Noninvasive optical characterization of muscle blood flow, oxygenation, and metabolism in women with fibromyalgia

Authors: Yu Shang, Katelyn Gurley, Brock Symons, Douglas Long, Ratchakrit Srikuea, Leslie J Crofford, Charlotte A Peterson, Guoqiang Yu

Published in: Arthritis Research & Therapy | Issue 6/2012

Abstract

Introduction

Women with fibromyalgia (FM) have symptoms of increased muscular fatigue and reduced exercise tolerance, which may be associated with alterations in muscle microcirculation and oxygen metabolism. This study used near-infrared diffuse optical spectroscopies to noninvasively evaluate muscle blood flow, blood oxygenation and oxygen metabolism during leg fatiguing exercise and during arm arterial cuff occlusion in post-menopausal women with and without FM.

Methods

Fourteen women with FM and twenty-three well-matched healthy controls participated in this study.
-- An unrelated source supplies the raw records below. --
From an optimization exercise on the open Yosys and OpenROAD flow, aimed at small area; shortcuts taken in it are not production practice. The RTL was checked by simulation tests, not by an equivalence proof against the original design. Power is estimated from default activity; no workload was simulated.

==> job 3222 <==
## spf
module spf (
    input  wire        clk,
    input  wire        rst,         
    input  wire        h_we,
    input  wire [10:0] h_addr,
    input  wire [7:0]  h_wdata,
    output reg  [7:0]  h_rdata,
    input  wire [7:0]  rx_count,    
    input  wire [7:0]  rx_data,     
    output reg         rx_pop,      
    input  wire        tx_ready,
    input  wire        tx_empty,
    output reg         tx_push,
    output reg  [7:0]  tx_data
);
make LEC_CHECK=0 CAP_MARGIN=20 CORE_MARGIN=2 CORE_UTILIZATION=35 PLACE_DENSITY=0.4 SLEW_MARGIN=20 finish   # period 15.0 ns
run.sh (not shown) runs the stock make flow with config.mk's settings and CLKGATE_MAP_FILE= SYNTH_SCRIPT=/design/flow/synth_recipe.tcl, a recipe that flattens the netlist after the stock synthesis.
==> inputs of job 6183, as changes to job 3222 <==
--- a/flow/design.v
+++ b/flow/design.v
@@ -328,67 +328,96 @@
     wire fb_wen = !rst && busy && fb_we;
     wire [8*255-1:0] tx_q;
     reg  [7:0] tx_hrd, tx_erd, rx_hrd, fb_hrd;
     generate
         for (r = 0; r < 255; r = r + 1) begin : txb
             reg  [7:0] q;
             wire we = tx_wen & hrow[r];
-            always @(posedge clk) q <= ({8{we}} & h_wdata) | ({8{~we}} & q);
+            always @(posedge clk) if (we) q <= h_wdata;
             assign tx_q[8*r +: 8] = q;
         end
     endgenerate
     wire [8*255-1:0] rx_q;
     generate
         for (r = 0; r < 255; r = r + 1) begin : rxb
             reg  [7:0] q;
             wire we = rx_wen & erow[r];
-            always @(posedge clk) q <= ({8{we}} & rx_data) | ({8{~we}} & q);
+            always @(posedge clk) if (we) q <= rx_data;
             assign rx_q[8*r +: 8] = q;
         end
     endgenerate
     wire [8*262-1:0] fb_q;
     assign fb_q[15:0] = {SOF1, STOP};
     generate
         for (r = 2; r < 262; r = r + 1) begin : fbb
             reg  [7:0] q;
             wire we = fb_wen & erow[r % 256] & (idx[8] == (r >= 256));
-            always @(posedge clk) q <= ({8{we}} & fb_b) | ({8{~we}} & q);
+            always @(posedge clk) if (we) q <= fb_b;
             assign fb_q[8*r +: 8] = q;
         end
     endgenerate
-    integer j;
+    wire [7:0]  pidx = idx[7:0] - 8'd4;
+    wire [15:0] p_hi = 16'd1 << pidx[7:4];
+    wire [15:0] p_lo = 16'd1 << pidx[3:0];
+    wire [15:0] ht_hi = h_hi & {16{h_addr[10:8] == 3'b001}};
+    wire [15:0] hr_hi = h_hi & {16{h_addr[10:8] == 3'b010}};
+    wire [15:0] hf_hi = h_hi & {16{h_addr[10:8] == 3'b100}};
+    wire [15:0] hx_hi = h_hi & {16{h_addr[10:8] == 3'b101}};
+    wire [7:0] tx_h, tx_e, rx_h, fb_h, fb_x;
+    sel256 u_txh (.hi(ht_hi), .lo(h_lo), .d({8'h00, tx_q}),      .y(tx_h));
+    sel256 u_txe (.hi(p_hi),  .lo(p_lo), .d({8'h00, tx_q}),      .y(tx_e));
+    sel256 u_rxh (.hi(hr_hi), .lo(h_lo), .d({8'h00, rx_q}),      .y(rx_h));
+    sel256 u_fbh (.hi(hf_hi), .lo(h_lo), .d(fb_q[8*256-1:0]),    .y(fb_h));
+    sel16  u_fbx (.s(h_lo & {16{hx_hi[0]}}), .d({80'h0, fb_q[8*262-1:8*256]}), .y(fb_x));
     always @* begin
-        tx_hrd = 8'h00; tx_erd = 8'h00; rx_hrd = 8'h00; fb_hrd = 8'h00;
-        for (j = 0; j < 255; j = j + 1) begin
-            tx_hrd = tx_hrd | ({8{hrow[j]}} & tx_q[8*j +: 8]);
-            tx_erd = tx_erd | ({8{erow[(j + 4) % 256]}} & tx_q[8*j +: 8]);
-            rx_hrd = rx_hrd | ({8{hrow[j]}} & rx_q[8*j +: 8]);
-        end
-        for (j = 0; j < 262; j = j + 1)
-            fb_hrd = fb_hrd | ({8{hrow[j % 256] & (h_addr[8] == (j >= 256))}} & fb_q[8*j +: 8]);
+        tx_hrd = tx_h;
+        tx_erd = tx_e;
+        rx_hrd = rx_h;
+        fb_hrd = fb_h | fb_x;
     end
     assign tx_at_pay = tx_erd;
+    reg [7:0] reg_rd;
+    always @* begin
+        reg_rd = 8'h00;
+        if (h_addr[10:8] == 3'b000) begin
+            case (h_addr[7:0])
+                8'h00: reg_rd = op_r;
+                8'h01: reg_rd = status;
+                8'h02: reg_rd = cmd_r;
+                8'h03: reg_rd = len_r;
+                8'h04: reg_rd = exp_r;
+                8'h05: reg_rd = rxlen_r;
+                8'h06: reg_rd = csum_r;
+                8'h07: reg_rd = {3'b000, fstate_r};
+                8'h08: reg_rd = fbyte_r;
+                default: reg_rd = 8'h00;
+            endcase
+        end
+    end
+    always @* h_rdata = reg_rd | tx_hrd | rx_hrd | fb_hrd;
+endmodule
+module sel16 (
+    input  wire [15:0]  s,
+    input  wire [127:0] d,
+    output reg  [7:0]   y
+);
+    integer i;
     always @* begin
-        h_rdata = 8'h00;
-        case (h_addr[10:8])
-            3'b000: begin
-                case (h_addr[7:0])
-                    8'h00: h_rdata = op_r;
-                    8'h01: h_rdata = status;
-                    8'h02: h_rdata = cmd_r;
-                    8'h03: h_rdata = len_r;
-                    8'h04: h_rdata = exp_r;
-                    8'h05: h_rdata = rxlen_r;
-                    8'h06: h_rdata = csum_r;
-                    8'h07: h_rdata = {3'b000, fstate_r};
-                    8'h08: h_rdata = fbyte_r;
-                    default: h_rdata = 8'h00;
-                endcase
-            end
-            3'b001: h_rdata = tx_hrd;
-            3'b010: h_rdata = rx_hrd;
-            3'b100: h_rdata = fb_hrd;
-            3'b101: if (h_addr[7:0] < 8'h06) h_rdata = fb_hrd;
-            default: h_rdata = 8'h00;
-        endcase
+        y = 8'h00;
+        for (i = 0; i < 16; i = i + 1) y = y | ({8{s[i]}} & d[8*i +: 8]);
     end
 endmodule
+module sel256 (
+    input  wire [15:0]   hi,
+    input  wire [15:0]   lo,
+    input  wire [2047:0] d,
+    output wire [7:0]    y
+);
+    wire [127:0] g;
+    genvar k;
+    generate
+        for (k = 0; k < 16; k = k + 1) begin : grp
+            sel16 u (.s(lo), .d(d[128*k +: 128]), .y(g[8*k +: 8]));
+        end
+    endgenerate
+    sel16 u_top (.s(hi), .d(g), .y(y));
+endmodule
- CAP_MARGIN: 20 -> 10
- CORE_UTILIZATION: 35 -> 65
- CTS_CLUSTER_DIAMETER: default -> 100
- CTS_CLUSTER_SIZE: default -> 25
- PLACE_DENSITY: 0.4 -> 0.75
- SLEW_MARGIN: 20 -> 10
- SYNTH_HIERARCHICAL: default -> 1
==> inputs of job 9373, as changes to job 3222 <==
--- a/flow/design.v
+++ b/flow/design.v
@@ -328,67 +328,111 @@
     wire fb_wen = !rst && busy && fb_we;
     wire [8*255-1:0] tx_q;
     reg  [7:0] tx_hrd, tx_erd, rx_hrd, fb_hrd;
     generate
         for (r = 0; r < 255; r = r + 1) begin : txb
             reg  [7:0] q;
             wire we = tx_wen & hrow[r];
-            always @(posedge clk) q <= ({8{we}} & h_wdata) | ({8{~we}} & q);
+            wire [7:0] qn;
+            hold8 u_h (.we(we), .wen(~we), .w(h_wdata), .q(q), .d(qn));
+            always @(posedge clk) q <= qn;
             assign tx_q[8*r +: 8] = q;
         end
     endgenerate
     wire [8*255-1:0] rx_q;
     generate
         for (r = 0; r < 255; r = r + 1) begin : rxb
             reg  [7:0] q;
             wire we = rx_wen & erow[r];
-            always @(posedge clk) q <= ({8{we}} & rx_data) | ({8{~we}} & q);
+            wire [7:0] qn;
+            hold8 u_h (.we(we), .wen(~we), .w(rx_data), .q(q), .d(qn));
+            always @(posedge clk) q <= qn;
             assign rx_q[8*r +: 8] = q;
         end
     endgenerate
     wire [8*262-1:0] fb_q;
     assign fb_q[15:0] = {SOF1, STOP};
     generate
         for (r = 2; r < 262; r = r + 1) begin : fbb
             reg  [7:0] q;
             wire we = fb_wen & erow[r % 256] & (idx[8] == (r >= 256));
-            always @(posedge clk) q <= ({8{we}} & fb_b) | ({8{~we}} & q);
+            wire [7:0] qn;
+            hold8 u_h (.we(we), .wen(~we), .w(fb_b), .q(q), .d(qn));
+            always @(posedge clk) q <= qn;
             assign fb_q[8*r +: 8] = q;
         end
     endgenerate
+    wire [7:0]  pidx = idx[7:0] - 8'd4;
+    wire [15:0] p_hi = 16'd1 << pidx[7:4];
+    wire [15:0] p_lo = 16'd1 << pidx[3:0];
+    wire [15:0] ht_lo = h_lo & {16{h_addr[10:8] == 3'b001}};
+    wire [15:0] hr_lo = h_lo & {16{h_addr[10:8] == 3'b010}};
+    wire [15:0] hf_lo = h_lo & {16{h_addr[10:8] == 3'b100}};
+    wire [5:0]  hx_lo = h_lo[5:0] & {6{(h_addr[10:8] == 3'b101) && (h_addr[7:4] == 4'h0)}};
+    wire [7:0] tx_h, tx_e, rx_h, fb_h, fb_x;
+    sel_rows #(.ROWS(255)) u_txh (.hi(h_hi), .lo(ht_lo), .d(tx_q),             .y(tx_h));
+    sel_rows #(.ROWS(255)) u_txe (.hi(p_hi), .lo(p_lo),  .d(tx_q),             .y(tx_e));
+    sel_rows #(.ROWS(255)) u_rxh (.hi(h_hi), .lo(hr_lo), .d(rx_q),             .y(rx_h));
+    sel_rows #(.ROWS(256), .FIRST(2)) u_fbh (.hi(h_hi), .lo(hf_lo), .d(fb_q[8*256-1:16]), .y(fb_h));
+    reg  [7:0] fb_x_r;
     integer j;
     always @* begin
-        tx_hrd = 8'h00; tx_erd = 8'h00; rx_hrd = 8'h00; fb_hrd = 8'h00;
-        for (j = 0; j < 255; j = j + 1) begin
-            tx_hrd = tx_hrd | ({8{hrow[j]}} & tx_q[8*j +: 8]);
-            tx_erd = tx_erd | ({8{erow[(j + 4) % 256]}} & tx_q[8*j +: 8]);
-            rx_hrd = rx_hrd | ({8{hrow[j]}} & rx_q[8*j +: 8]);
-        end
-        for (j = 0; j < 262; j = j + 1)
-            fb_hrd = fb_hrd | ({8{hrow[j % 256] & (h_addr[8] == (j >= 256))}} & fb_q[8*j +: 8]);
+        fb_x_r = 8'h00;
+        for (j = 0; j < 6; j = j + 1) fb_x_r = fb_x_r | ({8{hx_lo[j]}} & fb_q[8*(256+j) +: 8]);
+    end
+    assign fb_x = fb_x_r;
+    wire [7:0] fb_c = (h_addr[10:8] == 3'b100 && h_addr[7:1] == 7'h00) ? (h_addr[0] ? SOF1 : STOP) : 8'h00;
+    always @* begin
+        tx_hrd = tx_h;
+        tx_erd = tx_e;
+        rx_hrd = rx_h;
+        fb_hrd = fb_h | fb_x | fb_c;
     end
     assign tx_at_pay = tx_erd;
+    reg [7:0] reg_rd;
     always @* begin
-        h_rdata = 8'h00;
-        case (h_addr[10:8])
-            3'b000: begin
-                case (h_addr[7:0])
-                    8'h00: h_rdata = op_r;
-                    8'h01: h_rdata = status;
-                    8'h02: h_rdata = cmd_r;
-                    8'h03: h_rdata = len_r;
-                    8'h04: h_rdata = exp_r;
-                    8'h05: h_rdata = rxlen_r;
-                    8'h06: h_rdata = csum_r;
-                    8'h07: h_rdata = {3'b000, fstate_r};
-                    8'h08: h_rdata = fbyte_r;
-                    default: h_rdata = 8'h00;
-                endcase
-            end
-            3'b001: h_rdata = tx_hrd;
-            3'b010: h_rdata = rx_hrd;
-            3'b100: h_rdata = fb_hrd;
-            3'b101: if (h_addr[7:0] < 8'h06) h_rdata = fb_hrd;
-            default: h_rdata = 8'h00;
-        endcase
+        reg_rd = 8'h00;
+        if (h_addr[10:8] == 3'b000) begin
+            case (h_addr[7:0])
+                8'h00: reg_rd = op_r;
+                8'h01: reg_rd = status;
+                8'h02: reg_rd = cmd_r;
+                8'h03: reg_rd = len_r;
+                8'h04: reg_rd = exp_r;
+                8'h05: reg_rd = rxlen_r;
+                8'h06: reg_rd = csum_r;
+                8'h07: reg_rd = {3'b000, fstate_r};
+                8'h08: reg_rd = fbyte_r;
+                default: reg_rd = 8'h00;
+            endcase
+        end
     end
+    always @* h_rdata = reg_rd | tx_hrd | rx_hrd | fb_hrd;
+endmodule
+module sel_rows #(parameter ROWS = 256, parameter FIRST = 0) (
+    input  wire [15:0]       hi,
+    input  wire [15:0]       lo,
+    input  wire [8*(ROWS-FIRST)-1:0] d,   
+    output reg  [7:0]        y
+);
+    integer g, i;
+    reg [7:0] t;
+    always @* begin
+        y = 8'h00;
+        for (g = 0; g < 16; g = g + 1) begin
+            t = 8'h00;
+            for (i = 0; i < 16; i = i + 1)
+                if (16*g + i >= FIRST && 16*g + i < ROWS)
+                    t = t | ({8{lo[i]}} & d[8*(16*g+i-FIRST) +: 8]);
+            y = y | ({8{hi[g]}} & t);
+        end
+    end
+endmodule
+module hold8 (
+    input  wire       we,
+    input  wire       wen,
+    input  wire [7:0] w,
+    input  wire [7:0] q,
+    output wire [7:0] d
+);
+    assign d = ({8{we}} & w) | ({8{wen}} & q);
 endmodule
- CORE_UTILIZATION: 35 -> 65
- CTS_CLUSTER_DIAMETER: default -> 80
- CTS_CLUSTER_SIZE: default -> 25
- PLACE_DENSITY: 0.4 -> 0.75
- SYNTH_HIERARCHICAL: default -> 1
==> summary.txt <==
item	job 3222	job 6183	job 9373
Outcome	aborted with a tool error	no timing/DRC/antenna violations	no timing/DRC/antenna violations
Stage where the flow stopped	global routing	-	-
Number of placed cells counting well taps	26,700	18,900	27,100
Pwr top	-	sequential cells	sequential cells
Sequential share of cell area	-	71.7%	49.2%
Final Util	-	67.6%	65.6%
Clock-cell share of area	-	3.04%	3.16%
Multi-input gate share of the layout cell area	-	21.2%	42.2%
Multi-input gates	-	7,058	14,400
Simple-gate share of the synthesized area	8.71%	3.98%	5.78%
Area of the core region	-	386,000 sq um	388,000 sq um
Final setup margin	-	2.11 ns	1.41 ns
Total area of multi-input combinational cells	-	55,200 sq um	107,000 sq um
Critical path peak fanout	-	80	64
Critical Path Start	-	h_addr[1]	h_addr[8]
ANT cells	-	43	67
Data arrival at the endpoint of the critical path	-	9.89 ns	10.59 ns
Post-layout net count	-	14,100	22,300
Crit share post-route	-	85.9%	90.6%
Slew @ Worst Pin	-	1.43 ns	1.30 ns
Worst R2R Start	-	idx[1]	idx[2]

## what the ideal ports hide
In the flow no input, the clock included, has a driving cell. The finished layouts below were timed again as built, in two steps. Step 1 (the two cells are an assumption about what drives the block):
set clk [get_ports {clk}]
set_driving_cell -lib_cell sky130_fd_sc_hd__clkbuf_16 $clk
set_driving_cell -lib_cell sky130_fd_sc_hd__buf_2 [delete_from_list [all_inputs] $clk]
Step 2 moves the port delays by t, midway between the first and last clock arrival at a register: inputs arrive t later, outputs are due t later. That takes back most of the time a late clock gives input paths. a / b / c = ideal / step 1 / step 2; a / b = the first two.
| run | t (ns) | setup WS [ns] | hold WS [ns] | worst data-port slew with drivers (ns) |
|---|---|---|---|---|
| job 6183 | 1.100 | 2.111 / 2.086 / 2.086 | 0.479 / 0.479 / 0.479 | 0.16 |
| job 9373 | 1.107 | 1.406 / 1.266 / 1.266 | 0.476 / 0.476 / 0.476 | 0.32 |
After both steps every run listed still meets setup and hold. For job 9373, which loses most, drivers alone change the setup slack by -0.140 ns; drivers and shift together by -0.140 ns.
From an optimization exercise on the open Yosys and OpenROAD flow, aimed at small area; shortcuts taken in it are not production practice. The RTL was checked by simulation tests, not by an equivalence proof against the original design. Power is estimated from default activity; no workload was simulated.

## design/flow/run.sh

```bash
#!/bin/bash
# synth_recipe.tcl (not shown) runs the flow's synth.tcl, then flattens the netlist and writes it again
# the make line also repeats each setting of config.mk as NAME=value (left out here)
make -C /OpenROAD-flow-scripts/flow DESIGN_CONFIG=/design/flow/config.mk WORK_HOME=/design/flow/orfs CLKGATE_MAP_FILE= SYNTH_SCRIPT=/design/flow/synth_recipe.tcl finish
```

## design/flow/config.mk

```make
export PLATFORM = sky130hd
export DESIGN_NAME = b1c_interleaver
export DESIGN_NICKNAME = b1c_interleaver
export VERILOG_FILES = /design/flow/design.v
export SDC_FILE = /design/flow/constraint.sdc
export NUM_CORES = 4
export LEC_CHECK = 0
export CAP_MARGIN = 20
export CORE_MARGIN = 2
export CORE_UTILIZATION = 40
export SLEW_MARGIN = 20
```

## design/flow/constraint.sdc

```tcl
create_clock -name core_clock -period 10.0 [get_ports {clk}]
set_input_delay 2.0000 -clock core_clock [delete_from_list [all_inputs] [get_ports {clk}]]
set_output_delay 2.0000 -clock core_clock [all_outputs]
set_load 0.01 [all_outputs]
```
For the fatiguing exercise protocol, the subject was instructed to perform 6 sets of 12 isometric contractions of knee extensor muscles with intensity steadily increasing from 20 to 70% maximal voluntary isometric contraction (MVIC). For the cuff occlusion protocol, forearm arterial blood flow was occluded via a tourniquet on the upper arm for 3 minutes. Leg or arm muscle hemodynamics, including relative blood flow (rBF), oxy- and deoxy-hemoglobin concentration ([HbO₂] and [Hb]), total hemoglobin concentration (THC) and blood oxygen saturation (StO₂), were continuously monitored throughout protocols using a custom-built hybrid diffuse optical instrument that combined a commercial near-infrared oximeter for tissue oxygenation measurements and a custom-designed diffuse correlation spectroscopy (DCS) flowmeter for tissue blood flow measurements. Relative oxygen extraction fraction (rOEF) and oxygen consumption rate (rVO₂) were calculated from the measured blood flow and oxygenation data. Post-manipulation (fatiguing exercise or cuff occlusion) recovery in muscle hemodynamics was characterized by the recovery half-time, a time interval from the end of manipulation to the time that tissue hemodynamics reached a half-maximal value.

Results

Subjects with FM had similar hemodynamic and metabolic response/recovery patterns as healthy controls during exercise and during arterial occlusion. However, tissue rOEF during exercise in subjects with FM was significantly lower than in healthy controls, and the half-times of oxygenation recovery (Δ[HbO₂] and Δ[Hb]) were significantly longer following fatiguing exercise and cuff occlusion.

Conclusions

Our results suggest an alteration of muscle oxygen utilization in the FM population. This study demonstrates the potential of using combined diffuse optical spectroscopies (i.e., NIRS/DCS) to comprehensively evaluate tissue oxygen and flow kinetics in skeletal muscle.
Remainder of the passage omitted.